### TRY IT
Take the lines from the beginning of the data below through the line holding "localparam logic [2:0] REG_OWE" and return exactly those.

### Stored items
---

<file path="src/rtl/slm_pkg.sv">
`timescale 1ns / 1ps
// ----------------------------------------------------------------------------
// slm_pkg
// Types and constants shared by the supply level monitor files.
// ----------------------------------------------------------------------------
package slm_pkg;

    typedef logic [2:0]  t_level;
    typedef logic [15:0] t_mv;
    typedef logic [11:0] t_margin;

    localparam t_level LVL_UNKNOWN = 3'd0;
    localparam t_level LVL_NORMAL  = 3'd1;
    localparam t_level LVL_OWE     = 3'd2;
    localparam t_level LVL_LOW     = 3'd3;
    localparam t_level LVL_CUT     = 3'd4;

    // APB register map, index = paddr[4:2]
    localparam int unsigned ADDR_W = 5;
    localparam int unsigned DATA_W = 32;

    localparam logic [2:0] REG_OWE   = 3'd0;
    localparam logic [2:0] REG_LOW   = 3'd1;
    localparam logic [2:0] REG_CUT   = 3'd2;
    localparam logic [2:0] REG_HYS   = 3'd3;
    localparam logic [2:0] REG_START = 3'd4;

    localparam t_mv     RST_OWE   = 16'd3300;
    localparam t_mv     RST_LOW   = 16'd3000;
    localparam t_mv     RST_CUT   = 16'd2700;
    localparam t_margin RST_HYS   = 12'd50;
    localparam t_mv     RST_START = 16'd3000;

endpackage

</file>
<file path="src/rtl/slm_stream_if.sv">
`timescale 1ns / 1ps
// ----------------------------------------------------------------------------
// slm_stream_if
// Valid/ready channels for supply samples and level results.
// ----------------------------------------------------------------------------
interface slm_sample_if;
    logic            valid;
    logic            ready;
    slm_pkg::t_mv    sample_mv;
    logic            link_busy;

    modport source (output valid, output sample_mv, output link_busy, input ready);
    modport sink   (input valid, input sample_mv, input link_busy, output ready);
endinterface

interface slm_result_if;
    logic            valid;
    logic            ready;
    slm_pkg::t_level level;
    logic            changed;
    slm_pkg::t_level from_level;
    logic            power_off_event;
    logic            power_on_event;

    modport source (output valid, output level, output changed, output from_level,
                    output power_off_event, output power_on_event, input ready);
    modport sink   (input valid, input level, input changed, input from_level,
                    input power_off_event, input power_on_event, output ready);
endinterface

</file>
<file path="src/rtl/supply_level_monitor_hysteresis.sv">
`timescale 1ns / 1ps
// ----------------------------------------------------------------------------
// supply_level_monitor_hysteresis
// Sorts supply samples into normal/owe/low/cut levels with hysteresis,
// busy suppression and repeat-to-commit filtering.
// ----------------------------------------------------------------------------
// Usage:
//   i_sample carries one supply sample (mV) and a link-busy flag per transfer.
//   o_result returns exactly one result per sample: committed level, change
//   flag, previous level and power off/on events.
//   Thresholds and margin sit behind an APB port (owe 0x00, low 0x04,
//   cut 0x08, margin 0x0C, start 0x10); write them only while idle.
// Flow: a sample lands in the input register on transfer, is classified and
//   committed into the result register once it is empty or being taken, and
//   is presented from then on. Throughput: one sample per cycle while results
//   are taken, set by the single classify-and-commit stage between registers.
// Stall: while the result is not taken, the input register still fills once,
//   then i_sample.ready drops until the result transfers.
// Reset: level returns to unknown, the repeat counter clears and the
//   registers take their default thresholds.
// ----------------------------------------------------------------------------
module supply_level_monitor_hysteresis (
    input  logic                          i_clk,
    input  logic                          i_rst_n,
    slm_sample_if.sink                    i_sample,
    slm_result_if.source                  o_result,
    input  logic                          psel,
    input  logic                          penable,
    input  logic                          pwrite,
    input  logic [slm_pkg::ADDR_W-1:0]    paddr,
    input  logic [slm_pkg::DATA_W-1:0]    pwdata,
    output logic [slm_pkg::DATA_W-1:0]    prdata,
    output logic                          pready
);

    // ---------------- configuration ----------------
    slm_pkg::t_mv     r_owe, r_low, r_cut, r_start;
    slm_pkg::t_margin r_hys;
    logic [2:0]       w_idx;
    logic             w_wr;

    assign pready = 1'b1;
    assign w_idx  = paddr[4:2];
    assign w_wr   = psel && penable && pwrite && pready;

    always_ff @(posedge i_clk) begin
        if (!i_rst_n) begin
            r_owe   <= slm_pkg::RST_OWE;
            r_low   <= slm_pkg::RST_LOW;
            r_cut   <= slm_pkg::RST_CUT;
            r_hys   <= slm_pkg::RST_HYS;
            r_start <= slm_pkg::RST_START;
        end else if (w_wr) begin
            unique case (w_idx)
                slm_pkg::REG_OWE:   r_owe   <= pwdata[15:0];
                slm_pkg::REG_LOW:   r_low   <= pwdata[15:0];
                slm_pkg::REG_CUT:   r_cut   <= pwdata[15:0];
                slm_pkg::REG_HYS:   r_hys   <= pwdata[11:0];
                slm_pkg::REG_START: r_start <= pwdata[15:0];
                default: ;
            endcase
        end
    end

    always_comb begin
        unique case (w_idx)
            slm_pkg::REG_OWE:   prdata = {16'd0, r_owe};
            slm_pkg::REG_LOW:   prdata = {16'd0, r_low};
            slm_pkg::REG_CUT:   prdata = {16'd0, r_cut};
            slm_pkg::REG_HYS:   prdata = {20'd0, r_hys};
            slm_pkg::REG_START: prdata = {16'd0, r_start};
            default:            prdata = '0;
        endcase
    end

    // ---------------- pipeline control ----------------
    logic             r_in_vld, r_out_vld;
    slm_pkg::t_mv     r_in_smp;
    logic             r_in_busy;
    logic             w_adv;

    assign w_adv          = r_in_vld && (!r_out_vld || o_result.ready);
    assign i_sample.ready = !r_in_vld || w_adv;

    always_ff @(posedge i_clk) begin
        if (!i_rst_n) begin
            r_in_vld <= 1'b0;
        end else if (i_sample.ready) begin
            r_in_vld <= i_sample.valid;
        end
    end

    always_ff @(posedge i_clk) begin
        if (i_sample.ready && i_sample.valid) begin
            r_in_smp  <= i_sample.sample_mv;
            r_in_busy <= i_sample.link_busy;
        end
    end

    // ---------------- classification ----------------
    // 18-bit signed so threshold +/- margin never wraps
    logic signed [17:0] w_s, w_own, w_lowt, w_cutt, w_m;

    assign w_s    = $signed({2'b00, r_in_smp});
    assign w_own  = $signed({2'b00, r_owe});
    assign w_lowt = $signed({2'b00, r_low});
    assign w_cutt = $signed({2'b00, r_cut});
    assign w_m    = $signed({6'd0, r_hys});

    slm_pkg::t_level r_cur, r_cand;
    logic [1:0]      r_cnt;

    slm_pkg::t_level w_direct, w_target;

    always_comb begin
        priority if (w_s > w_own)  w_direct = slm_pkg::LVL_NORMAL;
        else if (w_s > w_lowt)     w_direct = slm_pkg::LVL_OWE;
        else if (w_s > w_cutt)     w_direct = slm_pkg::LVL_LOW;
        else                       w_direct = slm_pkg::LVL_CUT;
    end

    always_comb begin
        w_target = r_cur;
        unique case (r_cur)
            slm_pkg::LVL_NORMAL: begin
                priority if (w_s <= w_own - w_m && w_s > w_lowt)
                    w_target = r_in_busy ? r_cur : slm_pkg::LVL_OWE;
                else if (w_s <= w_lowt && w_s > w_cutt)
                    w_target = r_in_busy ? r_cur : slm_pkg::LVL_LOW;
                else if (w_s <= w_cutt)
                    w_target = slm_pkg::LVL_CUT;
                else
                    w_target = r_cur;
            end
            slm_pkg::LVL_OWE: begin
                priority if (w_s > w_own + w_m)
                    w_target = slm_pkg::LVL_NORMAL;
                else if (w_s <= w_lowt - w_m && w_s > w_cutt)
                    w_target = r_in_busy ? r_cur : slm_pkg::LVL_LOW;
                else if (w_s <= w_cutt)
                    w_target = slm_pkg::LVL_CUT;
                else
                    w_target = r_cur;
            end
            slm_pkg::LVL_LOW: begin
                priority if (w_s > w_own)       w_target = slm_pkg::LVL_NORMAL;
                else if (w_s > w_lowt + w_m)    w_target = slm_pkg::LVL_OWE;
                else if (w_s <= w_cutt - w_m)   w_target = slm_pkg::LVL_CUT;
                else                            w_target = r_cur;
            end
            slm_pkg::LVL_CUT: begin
                priority if (w_s > w_own)       w_target = slm_pkg::LVL_NORMAL;
                else if (w_s > w_lowt)          w_target = slm_pkg::LVL_OWE;
                else if (w_s > w_cutt + w_m)    w_target = slm_pkg::LVL_LOW;
                else                            w_target = r_cur;
            end
            default: w_target = r_cur;
        endcase
    end

    // ---------------- commit ----------------
    slm_pkg::t_level n_cur, n_cand;
    logic [1:0]      n_cnt;
    logic            n_chg;
    logic [1:0]      w_need;

    // normal->owe and owe->low need two samples in a row
    assign w_need = ((r_cur == slm_pkg::LVL_NORMAL && w_target == slm_pkg::LVL_OWE) ||
                     (r_cur == slm_pkg::LVL_OWE && w_target == slm_pkg::LVL_LOW))
                    ? 2'd2 : 2'd1;

    always_comb begin
        n_cur  = r_cur;
        n_cand = r_cand;
        n_cnt  = r_cnt;
        n_chg  = 1'b0;
        if (r_cur == slm_pkg::LVL_UNKNOWN) begin
            if (r_in_smp >= r_start) begin
                n_cur  = w_direct;
                n_cand = w_direct;
                n_cnt  = 2'd0;
                n_chg  = 1'b1;
            end
        end else if (w_target != r_cur) begin
            if (w_target == r_cand) begin
                n_cnt = (r_cnt == 2'd3) ? r_cnt : r_cnt + 2'd1;
            end else begin
                n_cand = w_target;
                n_cnt  = 2'd1;
            end
            if (n_cnt >= w_need) begin
                n_cnt  = 2'd0;
                n_cur  = w_target;
                n_cand = w_target;
                n_chg  = 1'b1;
            end
        end else begin
            n_cnt = 2'd0;
        end
    end

    always_ff @(posedge i_clk) begin
        if (!i_rst_n) begin
            r_cur  <= slm_pkg::LVL_UNKNOWN;
            r_cand <= slm_pkg::LVL_UNKNOWN;
            r_cnt  <= 2'd0;
        end else if (w_adv) begin
            r_cur  <= n_cur;
            r_cand <= n_cand;
            r_cnt  <= n_cnt;
        end
    end

    // ---------------- result register ----------------
    slm_pkg::t_level r_o_level, r_o_from;
    logic            r_o_chg, r_o_off, r_o_on;

    always_ff @(posedge i_clk) begin
        if (!i_rst_n) begin
            r_out_vld <= 1'b0;
        end else if (w_adv) begin
            r_out_vld <= 1'b1;
        end else if (o_result.ready) begin
            r_out_vld <= 1'b0;
        end
    end

    always_ff @(posedge i_clk) begin
        if (w_adv) begin
            r_o_level <= n_cur;
            r_o_from  <= r_cur;
            r_o_chg   <= n_chg;
            r_o_off   <= n_chg && (n_cur == slm_pkg::LVL_CUT) &&
                         (r_cur != slm_pkg::LVL_UNKNOWN);
            r_o_on    <= n_chg && (r_cur == slm_pkg::LVL_CUT);
        end
    end

    assign o_result.valid           = r_out_vld;
    assign o_result.level           = r_o_level;
    assign o_result.changed         = r_o_chg;
    assign o_result.from_level      = r_o_from;
    assign o_result.power_off_event = r_o_off;
    assign o_result.power_on_event  = r_o_on;

    // ---------------- assertions ----------------
    a_level_tracks_state: assert property (@(posedge i_clk) disable iff (!i_rst_n)
        r_out_vld |-> (r_o_level == r_cur))
        else $error("pending result level differs from committed level");

    a_unknown_no_count: assert property (@(posedge i_clk) disable iff (!i_rst_n)
        (r_cur == slm_pkg::LVL_UNKNOWN) |-> (r_cnt == 2'd0))
        else $error("repeat counter nonzero while level unknown");

    a_events_need_change: assert property (@(posedge i_clk) disable iff (!i_rst_n)
        (r_out_vld && (r_o_off || r_o_on)) |-> (r_o_chg && !(r_o_off && r_o_on)))
        else $error("power event without a single committed change");

    a_change_moves_level: assert property (@(posedge i_clk) disable iff (!i_rst_n)
        (r_out_vld && r_o_chg) |-> (r_o_level != r_o_from))
        else $error("change flagged but level unchanged");

endmodule

</file>
<file path="src/flat_wrapper.sv">
// flat-port wrapper written by rule: the top's interface ports become plain ports
module supply_level_monitor_hysteresis_flat 
  (i_clk, i_rst_n, psel, penable, pwrite, paddr, pwdata, prdata, pready, i_sample_valid, i_sample_sample_mv, i_sample_link_busy, i_sample_ready, o_result_valid, o_result_level, o_result_changed, o_result_from_level, o_result_power_off_event, o_result_power_on_event, o_result_ready);
  slm_sample_if i_sample_i ();
  slm_result_if o_result_i ();
  input  logic i_clk;
  input  logic i_rst_n;
  input  logic psel;
  input  logic penable;
  input  logic pwrite;
  input  logic [slm_pkg::ADDR_W-1:0] paddr;
  input  logic [slm_pkg::DATA_W-1:0] pwdata;
  output logic [slm_pkg::DATA_W-1:0] prdata;
  output logic pready;
  input wire logic [$bits(i_sample_i.valid)-1:0] i_sample_valid;
  input wire logic [$bits(i_sample_i.sample_mv)-1:0] i_sample_sample_mv;
  input wire logic [$bits(i_sample_i.link_busy)-1:0] i_sample_link_busy;
  output wire logic [$bits(i_sample_i.ready)-1:0] i_sample_ready;
  output wire logic [$bits(o_result_i.valid)-1:0] o_result_valid;
  output wire logic [$bits(o_result_i.level)-1:0] o_result_level;
  output wire logic [$bits(o_result_i.changed)-1:0] o_result_changed;
  output wire logic [$bits(o_result_i.from_level)-1:0] o_result_from_level;
  output wire logic [$bits(o_result_i.power_off_event)-1:0] o_result_power_off_event;
  output wire logic [$bits(o_result_i.power_on_event)-1:0] o_result_power_on_event;
  input wire logic [$bits(o_result_i.ready)-1:0] o_result_ready;
  assign i_sample_i.valid = i_sample_valid;
  assign i_sample_i.sample_mv = i_sample_sample_mv;
  assign i_sample_i.link_busy = i_sample_link_busy;
  assign i_sample_ready = i_sample_i.ready;
  assign o_result_valid = o_result_i.valid;
  assign o_result_level = o_result_i.level;
  assign o_result_changed = o_result_i.changed;
  assign o_result_from_level = o_result_i.from_level;
  assign o_result_power_off_event = o_result_i.power_off_event;
  assign o_result_power_on_event = o_result_i.power_on_event;
  assign o_result_i.ready = o_result_ready;
  supply_level_monitor_hysteresis u_core (.i_clk(i_clk), .i_rst_n(i_rst_n), .i_sample(i_sample_i), .o_result(o_result_i), .psel(psel), .penable(penable), .pwrite(pwrite), .paddr(paddr), .pwdata(pwdata), .prdata(prdata), .pready(pready));
endmodule
</file>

---

### ANSWER SECTION
<file path="src/rtl/slm_pkg.sv">
`timescale 1ns / 1ps
// ----------------------------------------------------------------------------
// slm_pkg
// Types and constants shared by the supply level monitor files.
// ----------------------------------------------------------------------------
package slm_pkg;

    typedef logic [2:0]  t_level;
    typedef logic [15:0] t_mv;
    typedef logic [11:0] t_margin;

    localparam t_level LVL_UNKNOWN = 3'd0;
    localparam t_level LVL_NORMAL  = 3'd1;
    localparam t_level LVL_OWE     = 3'd2;
    localparam t_level LVL_LOW     = 3'd3;
    localparam t_level LVL_CUT     = 3'd4;

    // APB register map, index = paddr[4:2]
    localparam int unsigned ADDR_W = 5;
    localparam int unsigned DATA_W = 32;

    localparam logic [2:0] REG_OWE   = 3'd0;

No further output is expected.